Question

A 33.4−L volume of methane gas is heated from 22°C to 66°C at constant pressure. What is the final volume of the gas?

Answer 1

38.38 L (3 d.p.)

Step-by-step explanation:

In response to questions addressing the expansion of gas via heating, Charles's Law should be considered. Charles's Law is an experimental gas law explaining the tendency of gases to expand when heated.
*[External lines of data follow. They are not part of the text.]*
## src/rtl/acc_outstanding_cnt.sv

```systemverilog
// Saturating up/down counter of in-flight accelerator memory ops.
// err flags an increment at MAX or a decrement at zero; the count holds in both cases.
module acc_outstanding_cnt #(
  parameter int MAX = 8,
  parameter int W   = $clog2(MAX + 1)
) (
  input  logic         clk,
  input  logic         rst_n,
  input  logic         inc,
  input  logic         dec,
  output logic [W-1:0] cnt,
  output logic         zero,
  output logic         full,
  output logic         err
);

  always_comb begin
    zero = (cnt == '0);
    full = (cnt == W'(MAX));
    // A simultaneous inc/dec cancels, so it can never be an error.
    err  = (inc & ~dec & full) | (dec & ~inc & zero);
  end

  always_ff @(posedge clk or negedge rst_n) begin
    if (!rst_n) begin
      cnt <= '0;
    end else if (inc && !dec && !full) begin
      cnt <= cnt + W'(1);
    end else if (dec && !inc && !zero) begin
      cnt <= cnt - W'(1);
    end
  end

endmodule

```

## src/rtl/acc_mem_order_ctrl.sv

```systemverilog
// Orders scalar LSU and vector accelerator memory traffic and sequences fences.
// Gating is combinational from registered counts/state plus same-cycle dispatches.
module acc_mem_order_ctrl #(
  parameter  int MAX_OUTSTANDING = 8,
  localparam int CNT_W           = $clog2(MAX_OUTSTANDING + 1)
) (
  input  logic             clk_i,
  input  logic             rst_ni,
  input  logic             flush_i,
  input  logic             acc_ld_disp_i,
  input  logic             acc_st_disp_i,
  input  logic             acc_ld_complete_i,
  input  logic             acc_st_complete_i,
  input  logic             lsu_valid_i,
  input  logic             lsu_is_store_i,
  input  logic             lsu_ready_i,
  output logic             lsu_valid_o,
  output logic             lsu_ready_o,
  input  logic             lsu_st_pending_i,
  input  logic             acc_valid_i,
  input  logic             acc_is_mem_i,
  input  logic             acc_is_store_i,
  input  logic             acc_ready_i,
  output logic             acc_valid_o,
  output logic             acc_ready_o,
  input  logic             fence_req_i,
  output logic             fence_done_o,
  output logic [CNT_W-1:0] ld_cnt_o,
  output logic [CNT_W-1:0] st_cnt_o,
  output logic             err_o
);

  typedef enum logic [1:0] {IDLE, DRAIN, DONE} fence_state_e;

  fence_state_e state_q, state_d;
  logic ld_zero, ld_full, ld_err;
  logic st_zero, st_full, st_err;
  logic err_q;
  logic drain, blk_s, blk_a;

  acc_outstanding_cnt #(.MAX(MAX_OUTSTANDING), .W(CNT_W)) u_ld_cnt (
    .clk  (clk_i),
    .rst_n(rst_ni),
    .inc  (acc_ld_disp_i),
    .dec  (acc_ld_complete_i),
    .cnt  (ld_cnt_o),
    .zero (ld_zero),
    .full (ld_full),
    .err  (ld_err)
  );

  acc_outstanding_cnt #(.MAX(MAX_OUTSTANDING), .W(CNT_W)) u_st_cnt (
    .clk  (clk_i),
    .rst_n(rst_ni),
    .inc  (acc_st_disp_i),
    .dec  (acc_st_complete_i),
    .cnt  (st_cnt_o),
    .zero (st_zero),
    .full (st_full),
    .err  (st_err)
  );

  always_ff @(posedge clk_i or negedge rst_ni) begin
    if (!rst_ni) begin
      state_q <= IDLE;
      err_q   <= 1'b0;
    end else begin
      state_q <= state_d;
      err_q   <= err_q | ld_err | st_err;
    end
  end

  always_comb begin
    state_d      = state_q;
    fence_done_o = 1'b0;
    case (state_q)
      IDLE:  if (fence_req_i) state_d = DRAIN;
      DRAIN: begin
        // Flush wins over completion so an aborted fence never reports done.
        if (flush_i) begin
          state_d = IDLE;
        end else if (ld_zero && st_zero && !lsu_st_pending_i &&
                     !acc_ld_disp_i && !acc_st_disp_i) begin
          state_d = DONE;
        end
      end
      DONE: begin
        fence_done_o = 1'b1;
        state_d      = IDLE;
      end
      default: state_d = IDLE;
    endcase
  end

  always_comb begin
    drain = (state_q == DRAIN);
    // Scalar stores wait for all vector traffic; scalar loads only for vector stores.
    if (lsu_is_store_i) begin
      blk_s = drain | ~ld_zero | ~st_zero | acc_ld_disp_i | acc_st_disp_i;
    end else begin
      blk_s = drain | ~st_zero | acc_st_disp_i;
    end
    blk_a = drain | (acc_is_mem_i &
                     (lsu_st_pending_i | (acc_is_store_i ? st_full : ld_full)));
    lsu_valid_o = lsu_valid_i & ~blk_s;
    lsu_ready_o = lsu_ready_i & ~blk_s;
    acc_valid_o = acc_valid_i & ~blk_a;
    acc_ready_o = acc_ready_i & ~blk_a;
    err_o       = err_q;
  end

endmodule
```
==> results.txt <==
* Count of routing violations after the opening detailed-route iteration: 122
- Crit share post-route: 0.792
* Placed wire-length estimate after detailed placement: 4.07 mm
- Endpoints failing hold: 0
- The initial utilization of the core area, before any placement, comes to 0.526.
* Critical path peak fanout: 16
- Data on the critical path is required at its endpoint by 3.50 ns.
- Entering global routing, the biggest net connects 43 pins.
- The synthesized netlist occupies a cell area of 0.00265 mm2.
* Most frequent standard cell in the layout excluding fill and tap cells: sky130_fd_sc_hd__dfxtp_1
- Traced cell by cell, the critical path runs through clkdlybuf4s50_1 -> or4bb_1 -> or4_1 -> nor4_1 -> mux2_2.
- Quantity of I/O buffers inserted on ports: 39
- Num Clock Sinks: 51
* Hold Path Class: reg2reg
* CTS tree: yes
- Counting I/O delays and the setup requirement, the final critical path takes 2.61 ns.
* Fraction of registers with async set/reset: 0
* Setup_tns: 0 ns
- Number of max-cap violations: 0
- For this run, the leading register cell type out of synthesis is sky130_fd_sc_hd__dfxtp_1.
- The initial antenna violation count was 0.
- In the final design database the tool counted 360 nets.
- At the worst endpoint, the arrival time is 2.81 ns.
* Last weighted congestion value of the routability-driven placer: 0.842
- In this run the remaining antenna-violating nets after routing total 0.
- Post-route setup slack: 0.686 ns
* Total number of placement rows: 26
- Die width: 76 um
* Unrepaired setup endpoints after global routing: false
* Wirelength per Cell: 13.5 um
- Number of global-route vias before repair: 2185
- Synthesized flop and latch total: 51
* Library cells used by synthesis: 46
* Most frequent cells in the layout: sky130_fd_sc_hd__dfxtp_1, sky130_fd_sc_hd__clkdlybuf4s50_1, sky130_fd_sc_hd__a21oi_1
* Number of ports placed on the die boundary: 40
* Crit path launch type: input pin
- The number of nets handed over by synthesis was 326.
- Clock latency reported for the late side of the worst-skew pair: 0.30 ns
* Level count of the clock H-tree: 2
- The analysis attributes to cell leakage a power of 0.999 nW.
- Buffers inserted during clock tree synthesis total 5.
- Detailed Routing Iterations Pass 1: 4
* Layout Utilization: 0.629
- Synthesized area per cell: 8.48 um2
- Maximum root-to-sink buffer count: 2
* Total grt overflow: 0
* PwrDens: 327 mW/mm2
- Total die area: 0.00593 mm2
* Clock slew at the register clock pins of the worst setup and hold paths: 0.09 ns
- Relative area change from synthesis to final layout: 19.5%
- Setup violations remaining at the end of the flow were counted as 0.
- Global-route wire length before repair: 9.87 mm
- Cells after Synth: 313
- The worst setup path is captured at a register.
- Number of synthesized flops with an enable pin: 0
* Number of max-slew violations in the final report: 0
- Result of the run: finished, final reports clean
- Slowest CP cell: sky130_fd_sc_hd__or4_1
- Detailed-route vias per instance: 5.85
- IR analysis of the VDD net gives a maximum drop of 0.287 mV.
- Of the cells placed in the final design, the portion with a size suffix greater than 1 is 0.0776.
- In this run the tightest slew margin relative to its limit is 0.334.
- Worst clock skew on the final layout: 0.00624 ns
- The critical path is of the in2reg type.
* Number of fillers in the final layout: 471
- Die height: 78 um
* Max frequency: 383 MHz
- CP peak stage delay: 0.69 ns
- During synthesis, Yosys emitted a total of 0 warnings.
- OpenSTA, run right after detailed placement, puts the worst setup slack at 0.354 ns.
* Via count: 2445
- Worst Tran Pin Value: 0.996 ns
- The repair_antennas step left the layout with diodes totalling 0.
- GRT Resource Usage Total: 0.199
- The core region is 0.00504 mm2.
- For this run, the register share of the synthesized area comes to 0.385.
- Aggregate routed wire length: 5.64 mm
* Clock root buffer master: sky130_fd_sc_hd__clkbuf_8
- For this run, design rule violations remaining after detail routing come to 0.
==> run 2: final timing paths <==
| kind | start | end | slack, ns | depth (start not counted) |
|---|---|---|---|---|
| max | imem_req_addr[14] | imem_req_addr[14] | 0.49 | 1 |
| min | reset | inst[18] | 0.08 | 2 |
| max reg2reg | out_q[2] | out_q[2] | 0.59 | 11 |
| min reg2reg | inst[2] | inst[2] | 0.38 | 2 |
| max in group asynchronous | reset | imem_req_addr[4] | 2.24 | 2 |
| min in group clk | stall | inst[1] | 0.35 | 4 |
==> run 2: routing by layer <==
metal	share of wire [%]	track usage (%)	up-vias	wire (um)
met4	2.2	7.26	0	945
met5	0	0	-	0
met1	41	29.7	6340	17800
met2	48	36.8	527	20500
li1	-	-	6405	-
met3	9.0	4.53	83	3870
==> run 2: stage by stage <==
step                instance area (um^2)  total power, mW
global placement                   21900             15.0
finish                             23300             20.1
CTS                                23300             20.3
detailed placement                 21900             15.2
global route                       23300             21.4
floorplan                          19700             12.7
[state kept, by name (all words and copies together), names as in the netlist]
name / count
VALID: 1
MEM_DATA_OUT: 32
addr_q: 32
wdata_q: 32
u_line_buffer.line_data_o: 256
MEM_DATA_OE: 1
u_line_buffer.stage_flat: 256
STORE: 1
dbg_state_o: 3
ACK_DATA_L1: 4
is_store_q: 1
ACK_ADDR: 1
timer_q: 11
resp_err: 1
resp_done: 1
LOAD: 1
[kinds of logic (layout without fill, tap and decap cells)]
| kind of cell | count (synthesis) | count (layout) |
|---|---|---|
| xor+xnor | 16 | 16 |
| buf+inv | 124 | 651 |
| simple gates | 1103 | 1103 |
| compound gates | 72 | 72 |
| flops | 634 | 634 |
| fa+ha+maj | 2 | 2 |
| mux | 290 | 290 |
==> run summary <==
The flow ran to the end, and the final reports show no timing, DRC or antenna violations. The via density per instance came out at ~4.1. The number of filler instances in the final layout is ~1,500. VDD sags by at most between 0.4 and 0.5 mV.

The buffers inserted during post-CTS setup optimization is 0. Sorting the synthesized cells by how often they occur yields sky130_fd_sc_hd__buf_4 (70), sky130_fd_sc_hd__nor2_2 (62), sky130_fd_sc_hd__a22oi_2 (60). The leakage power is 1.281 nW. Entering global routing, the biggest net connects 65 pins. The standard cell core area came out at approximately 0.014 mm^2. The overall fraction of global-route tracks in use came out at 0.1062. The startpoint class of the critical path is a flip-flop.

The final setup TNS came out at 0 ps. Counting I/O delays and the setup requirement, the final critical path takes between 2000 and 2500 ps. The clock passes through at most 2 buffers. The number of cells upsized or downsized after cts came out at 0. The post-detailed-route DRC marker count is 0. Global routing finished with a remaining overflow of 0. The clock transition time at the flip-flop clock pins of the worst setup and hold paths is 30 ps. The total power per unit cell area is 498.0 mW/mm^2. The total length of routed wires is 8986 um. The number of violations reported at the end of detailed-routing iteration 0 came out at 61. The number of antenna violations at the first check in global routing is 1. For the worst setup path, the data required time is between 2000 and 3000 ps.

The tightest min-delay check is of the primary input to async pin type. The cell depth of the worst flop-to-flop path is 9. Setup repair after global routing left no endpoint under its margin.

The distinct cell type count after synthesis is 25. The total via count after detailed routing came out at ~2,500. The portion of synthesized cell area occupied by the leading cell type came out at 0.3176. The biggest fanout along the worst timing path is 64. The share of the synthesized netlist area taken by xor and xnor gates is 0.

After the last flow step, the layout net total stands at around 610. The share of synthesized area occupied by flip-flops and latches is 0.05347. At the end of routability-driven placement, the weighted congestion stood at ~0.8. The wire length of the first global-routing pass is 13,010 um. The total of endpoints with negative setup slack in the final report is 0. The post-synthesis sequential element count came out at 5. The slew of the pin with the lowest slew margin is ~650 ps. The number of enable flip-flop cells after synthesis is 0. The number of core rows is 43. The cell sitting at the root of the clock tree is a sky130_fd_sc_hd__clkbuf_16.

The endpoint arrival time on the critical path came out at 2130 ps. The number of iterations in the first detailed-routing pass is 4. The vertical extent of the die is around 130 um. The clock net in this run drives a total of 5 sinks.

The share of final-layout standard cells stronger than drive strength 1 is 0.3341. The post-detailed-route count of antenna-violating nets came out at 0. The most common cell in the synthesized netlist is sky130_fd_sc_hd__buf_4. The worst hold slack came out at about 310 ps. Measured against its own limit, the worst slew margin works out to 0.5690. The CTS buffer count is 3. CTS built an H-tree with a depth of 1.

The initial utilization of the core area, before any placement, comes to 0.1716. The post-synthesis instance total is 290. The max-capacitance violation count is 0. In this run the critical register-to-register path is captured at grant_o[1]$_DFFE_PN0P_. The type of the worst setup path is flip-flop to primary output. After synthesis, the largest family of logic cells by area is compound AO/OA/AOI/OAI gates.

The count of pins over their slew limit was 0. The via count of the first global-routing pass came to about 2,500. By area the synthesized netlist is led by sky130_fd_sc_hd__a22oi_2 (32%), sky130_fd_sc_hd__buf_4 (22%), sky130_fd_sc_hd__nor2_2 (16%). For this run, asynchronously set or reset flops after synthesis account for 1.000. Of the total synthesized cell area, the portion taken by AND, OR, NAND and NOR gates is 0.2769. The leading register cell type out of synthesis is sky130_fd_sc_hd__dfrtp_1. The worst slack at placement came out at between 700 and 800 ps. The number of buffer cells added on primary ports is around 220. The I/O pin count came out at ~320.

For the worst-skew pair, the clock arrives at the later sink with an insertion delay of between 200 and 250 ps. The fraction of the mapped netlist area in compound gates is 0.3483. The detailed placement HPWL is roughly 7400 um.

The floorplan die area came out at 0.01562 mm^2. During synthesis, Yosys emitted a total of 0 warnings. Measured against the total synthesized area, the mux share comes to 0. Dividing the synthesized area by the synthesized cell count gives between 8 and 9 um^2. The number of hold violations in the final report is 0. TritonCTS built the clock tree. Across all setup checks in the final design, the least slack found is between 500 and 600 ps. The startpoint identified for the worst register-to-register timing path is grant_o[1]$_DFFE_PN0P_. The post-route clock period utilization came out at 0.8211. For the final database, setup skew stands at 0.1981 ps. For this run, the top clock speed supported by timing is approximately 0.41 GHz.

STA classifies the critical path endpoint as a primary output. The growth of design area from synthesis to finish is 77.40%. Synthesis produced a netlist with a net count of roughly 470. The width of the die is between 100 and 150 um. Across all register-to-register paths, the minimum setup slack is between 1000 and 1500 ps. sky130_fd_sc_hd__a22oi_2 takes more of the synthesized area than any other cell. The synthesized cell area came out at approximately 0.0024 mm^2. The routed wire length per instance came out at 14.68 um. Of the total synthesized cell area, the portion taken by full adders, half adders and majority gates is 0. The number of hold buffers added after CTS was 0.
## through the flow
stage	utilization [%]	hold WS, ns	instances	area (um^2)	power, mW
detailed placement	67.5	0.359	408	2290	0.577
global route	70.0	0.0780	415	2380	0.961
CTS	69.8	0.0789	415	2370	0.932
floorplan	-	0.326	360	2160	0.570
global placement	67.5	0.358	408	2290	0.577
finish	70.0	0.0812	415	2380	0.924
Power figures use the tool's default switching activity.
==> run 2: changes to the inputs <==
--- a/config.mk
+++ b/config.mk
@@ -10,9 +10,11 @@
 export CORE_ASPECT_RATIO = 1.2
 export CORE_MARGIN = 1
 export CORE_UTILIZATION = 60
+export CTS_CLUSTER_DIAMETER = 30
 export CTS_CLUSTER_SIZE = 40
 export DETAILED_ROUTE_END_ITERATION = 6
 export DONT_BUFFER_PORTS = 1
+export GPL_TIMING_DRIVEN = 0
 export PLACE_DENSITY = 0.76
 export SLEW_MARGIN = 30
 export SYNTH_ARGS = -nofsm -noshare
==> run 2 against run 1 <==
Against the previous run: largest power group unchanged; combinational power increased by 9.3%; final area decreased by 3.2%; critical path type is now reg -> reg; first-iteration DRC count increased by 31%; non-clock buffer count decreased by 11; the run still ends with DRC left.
--- src/rtl/aes64_cipher_core.sv ---
// aes64_cipher_core: purely combinational encrypt and decrypt of one
// 64-bit block under a 64-bit key.
//   data_in [63:0] block to transform
//   key     [63:0] cipher key
//   enc_out [63:0] E(data_in, key)
//   dec_out [63:0] D(data_in, key)
module aes64_cipher_core
  import aes64_pkg::*;
(
  input  logic [63:0] data_in,
  input  logic [63:0] key,
  output logic [63:0] enc_out,
  output logic [63:0] dec_out
);

  logic [63:0] enc_s;
  logic [63:0] dec_s;

  always_comb begin
    enc_s = data_in;
    for (int i = 0; i < ROUNDS; i++)
      enc_s = rotl64(sub_nibbles(enc_s ^ round_key(key, i)), STATE_ROT);
    enc_out = enc_s ^ round_key(key, ROUNDS);
  end

  // Undo the rounds in reverse order: unrotate, inverse S-box, then key.
  always_comb begin
    dec_s = data_in ^ round_key(key, ROUNDS);
    for (int i = ROUNDS - 1; i >= 0; i--)
      dec_s = inv_sub_nibbles(rotr64(dec_s, STATE_ROT)) ^ round_key(key, i);
    dec_out = dec_s;
  end

endmodule

--- src/rtl/aes64_crypt_fifo.sv ---
// aes64_crypt_fifo: secure buffer. Writes are encrypted and pushed into
// a ciphertext FIFO; reads pop the oldest entry and decrypt it with the
// key presented at read time.
//   clk          rising-edge clock
//   rst          asynchronous active-low reset
//   data  [63:0] plaintext input
//   key   [63:0] cipher key for both directions (not stored)
//   we           write strobe: encrypt and push
//   re           read strobe: pop and decrypt
//   encrypt_data registered ciphertext of the last write strobe
//   decrypt_data registered plaintext of the last successful read
//   full / empty FIFO occupancy flags
module aes64_crypt_fifo
  import aes64_pkg::*;
#(
  parameter int DEPTH = 16
) (
  input  logic        clk,
  input  logic        rst,
  input  logic [63:0] data,
  input  logic [63:0] key,
  input  logic        we,
  input  logic        re,
  output logic [63:0] encrypt_data,
  output logic [63:0] decrypt_data,
  output logic        full,
  output logic        empty
);

  localparam int AW = $clog2(DEPTH);
  localparam logic [AW:0] FULL_CNT = (AW + 1)'(DEPTH);

  if (DEPTH < 2 || (DEPTH & (DEPTH - 1)) != 0) begin : g_bad_depth
    $error("aes64_crypt_fifo: DEPTH must be a power of two and at least 2");
  end

  logic [63:0]   mem_q [DEPTH];
  logic [AW-1:0] wr_ptr_q, wr_ptr_d;
  logic [AW-1:0] rd_ptr_q, rd_ptr_d;
  logic [AW:0]   count_q,  count_d;
  logic [63:0]   enc_q,    enc_d;
  logic [63:0]   dec_q,    dec_d;

  logic [63:0] wr_cipher, rd_plain;
  logic [63:0] wr_dec_unused, rd_enc_unused;
  logic        do_wr, do_rd;

  aes64_cipher_core u_wr_core (
    .data_in (data),
    .key     (key),
    .enc_out (wr_cipher),
    .dec_out (wr_dec_unused)
  );

  aes64_cipher_core u_rd_core (
    .data_in (mem_q[rd_ptr_q]),
    .key     (key),
    .enc_out (rd_enc_unused),
    .dec_out (rd_plain)
  );

  // Flags come from the pre-edge count, so a full FIFO still pops and
  // an empty FIFO never bypasses the incoming write to the read side.
  assign do_wr = we && (count_q != FULL_CNT);
  assign do_rd = re && (count_q != '0);

  always_comb begin
    wr_ptr_d = wr_ptr_q;
    rd_ptr_d = rd_ptr_q;
    count_d  = count_q;
    enc_d    = enc_q;
    dec_d    = dec_q;
    if (we)    enc_d    = wr_cipher;
    if (do_wr) wr_ptr_d = wr_ptr_q + 1'b1;
    if (do_rd) begin
      dec_d    = rd_plain;
      rd_ptr_d = rd_ptr_q + 1'b1;
    end
    if (do_wr && !do_rd)      count_d = count_q + 1'b1;
    else if (do_rd && !do_wr) count_d = count_q - 1'b1;
  end

  always_ff @(posedge clk or negedge rst) begin
    if (!rst) begin
      wr_ptr_q <= '0;
      rd_ptr_q <= '0;
      count_q  <= '0;
      enc_q    <= '0;
      dec_q    <= '0;
    end else begin
      wr_ptr_q <= wr_ptr_d;
      rd_ptr_q <= rd_ptr_d;
      count_q  <= count_d;
      enc_q    <= enc_d;
      dec_q    <= dec_d;
    end
  end

  // Storage is deliberately not reset; stale entries are unreachable
  // once the pointers and count are cleared.
  always_ff @(posedge clk) begin
    if (do_wr) mem_q[wr_ptr_q] <= wr_cipher;
  end

  assign encrypt_data = enc_q;
  assign decrypt_data = dec_q;
  assign full         = (count_q == FULL_CNT);
  assign empty        = (count_q == '0);

endmodule
## src/rtl/top_level_pkg.sv

```systemverilog
// Shared definitions for the LFSR message-encryption engine.
//   - state_t     : control FSM states
//   - ADDR_*      : fixed parameter locations in the data memory
//   - OUT_BASE    : first byte of the encrypted output area
//   - FRAME_LEN   : output frame length in bytes
//   - lfsr_next() : one LFSR step (result is 7 bits wide, bit 7 cleared)
package top_level_pkg;

  typedef enum logic [2:0] {
    ST_IDLE,
    ST_LD_PRE,
    ST_LD_TAP,
    ST_LD_SEED,
    ST_RD,
    ST_WR,
    ST_DONE
  } state_t;

  localparam logic [7:0] ADDR_PRE  = 8'd61;
  localparam logic [7:0] ADDR_TAP  = 8'd62;
  localparam logic [7:0] ADDR_SEED = 8'd63;
  localparam logic [7:0] OUT_BASE  = 8'd64;
  localparam int         FRAME_LEN = 64;

  // Shift left by one, dropping bits 7:6, and insert the tap parity at bit 0.
  function automatic logic [7:0] lfsr_next(input logic [7:0] cur, input logic [7:0] taps);
    return {1'b0, cur[5:0], ^(cur & taps)};
  endfunction

endpackage

```

## src/rtl/top_level_data_mem.sv

```systemverilog
// 256x8 data memory with a single address port.
//   clk     : write clock
//   wr_en   : synchronous write enable
//   addr    : shared read/write address
//   wr_data : write data
//   rd_data : combinational read data
// The array is intentionally never reset; contents survive engine resets.
module data_mem (
  input  logic       clk,
  input  logic       wr_en,
  input  logic [7:0] addr,
  input  logic [7:0] wr_data,
  output logic [7:0] rd_data
);

  logic [7:0] core [0:255];

  always_ff @(posedge clk) begin
    if (wr_en) core[addr] <= wr_data;
  end

  assign rd_data = core[addr];

endmodule

```

## src/rtl/top_level.sv

```systemverilog
// LFSR message-encryption engine.
// On a low req it loads preamble length, tap mask and seed from memory, then
// for each of 64 frame positions reads one (space-padded) message byte and
// writes it XORed with the LFSR state to the output area. ack rises when the
// frame is complete and stays high until req returns high.
//   clk  : system clock
//   init : asynchronous active-low reset
//   req  : start request, active-low
//   ack  : registered done flag
module top_level
  import top_level_pkg::*;
(
  input  logic clk,
  input  logic init,
  input  logic req,
  output logic ack
);

  state_t     r_state;
  logic [7:0] r_pre;
  logic [7:0] r_taps;
  logic [7:0] r_lfsr;
  logic [7:0] r_ch;
  logic [5:0] r_i;
  logic       r_ack;

  logic [7:0] w_addr;
  logic [7:0] w_rd_data;
  logic [7:0] w_wr_data;
  logic       w_wr_en;
  logic [7:0] w_i8;
  logic       w_in_msg;

  assign w_i8      = {2'b00, r_i};
  // Positions before the preamble end are padding (offset space = 0).
  assign w_in_msg  = (w_i8 >= r_pre);
  assign w_wr_data = (r_ch ^ r_lfsr) & 8'h7F;

  // Single memory port: the FSM state selects what the address means.
  always_comb begin
    w_addr  = 8'd0;
    w_wr_en = 1'b0;
    case (r_state)
      ST_LD_PRE:  w_addr = ADDR_PRE;
      ST_LD_TAP:  w_addr = ADDR_TAP;
      ST_LD_SEED: w_addr = ADDR_SEED;
      ST_RD:      w_addr = w_i8 - r_pre;
      ST_WR: begin
        w_addr  = OUT_BASE + w_i8;
        w_wr_en = 1'b1;
      end
      default:    w_addr = 8'd0;
    endcase
  end

  data_mem DM (
    .clk     (clk),
    .wr_en   (w_wr_en),
    .addr    (w_addr),
    .wr_data (w_wr_data),
    .rd_data (w_rd_data)
  );

  always_ff @(posedge clk or negedge init) begin
    if (!init) begin
      r_state <= ST_IDLE;
      r_ack   <= 1'b0;
      r_i     <= '0;
      r_lfsr  <= '0;
      r_pre   <= '0;
      r_taps  <= '0;
      r_ch    <= '0;
    end else begin
      case (r_state)
        ST_IDLE: begin
          r_ack <= 1'b0;
          if (!req) r_state <= ST_LD_PRE;
        end
        ST_LD_PRE: begin
          r_pre   <= w_rd_data;
          r_i     <= '0;
          r_state <= ST_LD_TAP;
        end
        ST_LD_TAP: begin
          r_taps  <= w_rd_data;
          r_i     <= '0;
          r_state <= ST_LD_SEED;
        end
        ST_LD_SEED: begin
          r_lfsr  <= w_rd_data;  // full 8-bit seed; bit 7 drops out after one step
          r_i     <= '0;
          r_state <= ST_RD;
        end
        ST_RD: begin
          r_ch    <= w_in_msg ? w_rd_data : 8'd0;
          r_state <= ST_WR;
        end
        ST_WR: begin
          r_lfsr <= lfsr_next(r_lfsr, r_taps);
          r_i    <= r_i + 6'd1;
          if (r_i == 6'(FRAME_LEN - 1)) begin
            r_state <= ST_DONE;
            r_ack   <= 1'b1;
          end else begin
            r_state <= ST_RD;
          end
        end
        ST_DONE: begin
          if (req) begin
            r_state <= ST_IDLE;
            r_ack   <= 1'b0;
          end
        end
        default: begin
          r_state <= ST_IDLE;
          r_ack   <= 1'b0;
        end
      endcase
    end
  end

  assign ack = r_ack;

endmodule

```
The law states that the volume (
`V`) of a gas is directly proportional to its temperature (
`T`) given that the pressure (
`P`) and the amount of gas (
`N_(A)`) are constant.

`\displaystyle(V)/(T) \ = \ k \ \ \ \ \ \ \ or \ \ \ \ \ \ \ V \ = \ kT`, where k is a proportionality constant.

*Note that when substituting temperature into the equation, the temperature must be in terms of the Kelvin scale and not in degrees Celsius. The relation between the Kelvin scale and the Celsius scale is
`\mathrm{K} \ = \ ^(\circ)\mathrm{C} \ + \ 273`.

Charles's law can be used to compare changing conditions of a particular gas. Let
`V_(1)` and
`T_(1)` be the initial volume and temperature for the gas, while
`V_(2)` and
`T_(2)` be the final volume and temperature. The mathematical relationship of Charles's law becomes:

`\displaystyle(V_(1))/(T_(1)) \ = \ \displaystyle(V_(2))/(T_(2))`.

In accordance with the question,

`V_(1) \ = \ 33.4 \ \mathrm{L}, \ T_(1) \ = \ (22 \ + \ 273) \ \mathrm{K} \ = \ 295 \mathrm{K}, \ T_(2) \ = \ (66 \ + \ 273) \ \mathrm{K} \ = \ 339 \ \mathrm{K}`

while
`V_(2)` is the final volume of the gas that we would like to find. Therefore,

`V_(2) \ = \ \displaystyle(V_(1) \ * \ T_(2))/(T_(1)) \\ \\ V_(2) \ = \ \displaystyle\frac{33.4 \ \mathrm{L} \ * \ 339 \ \mathrm{K}}{295 \ \mathrm{K}} \\ \\ V_(2) \ = \ 38.38 \ \mathrm{L}`.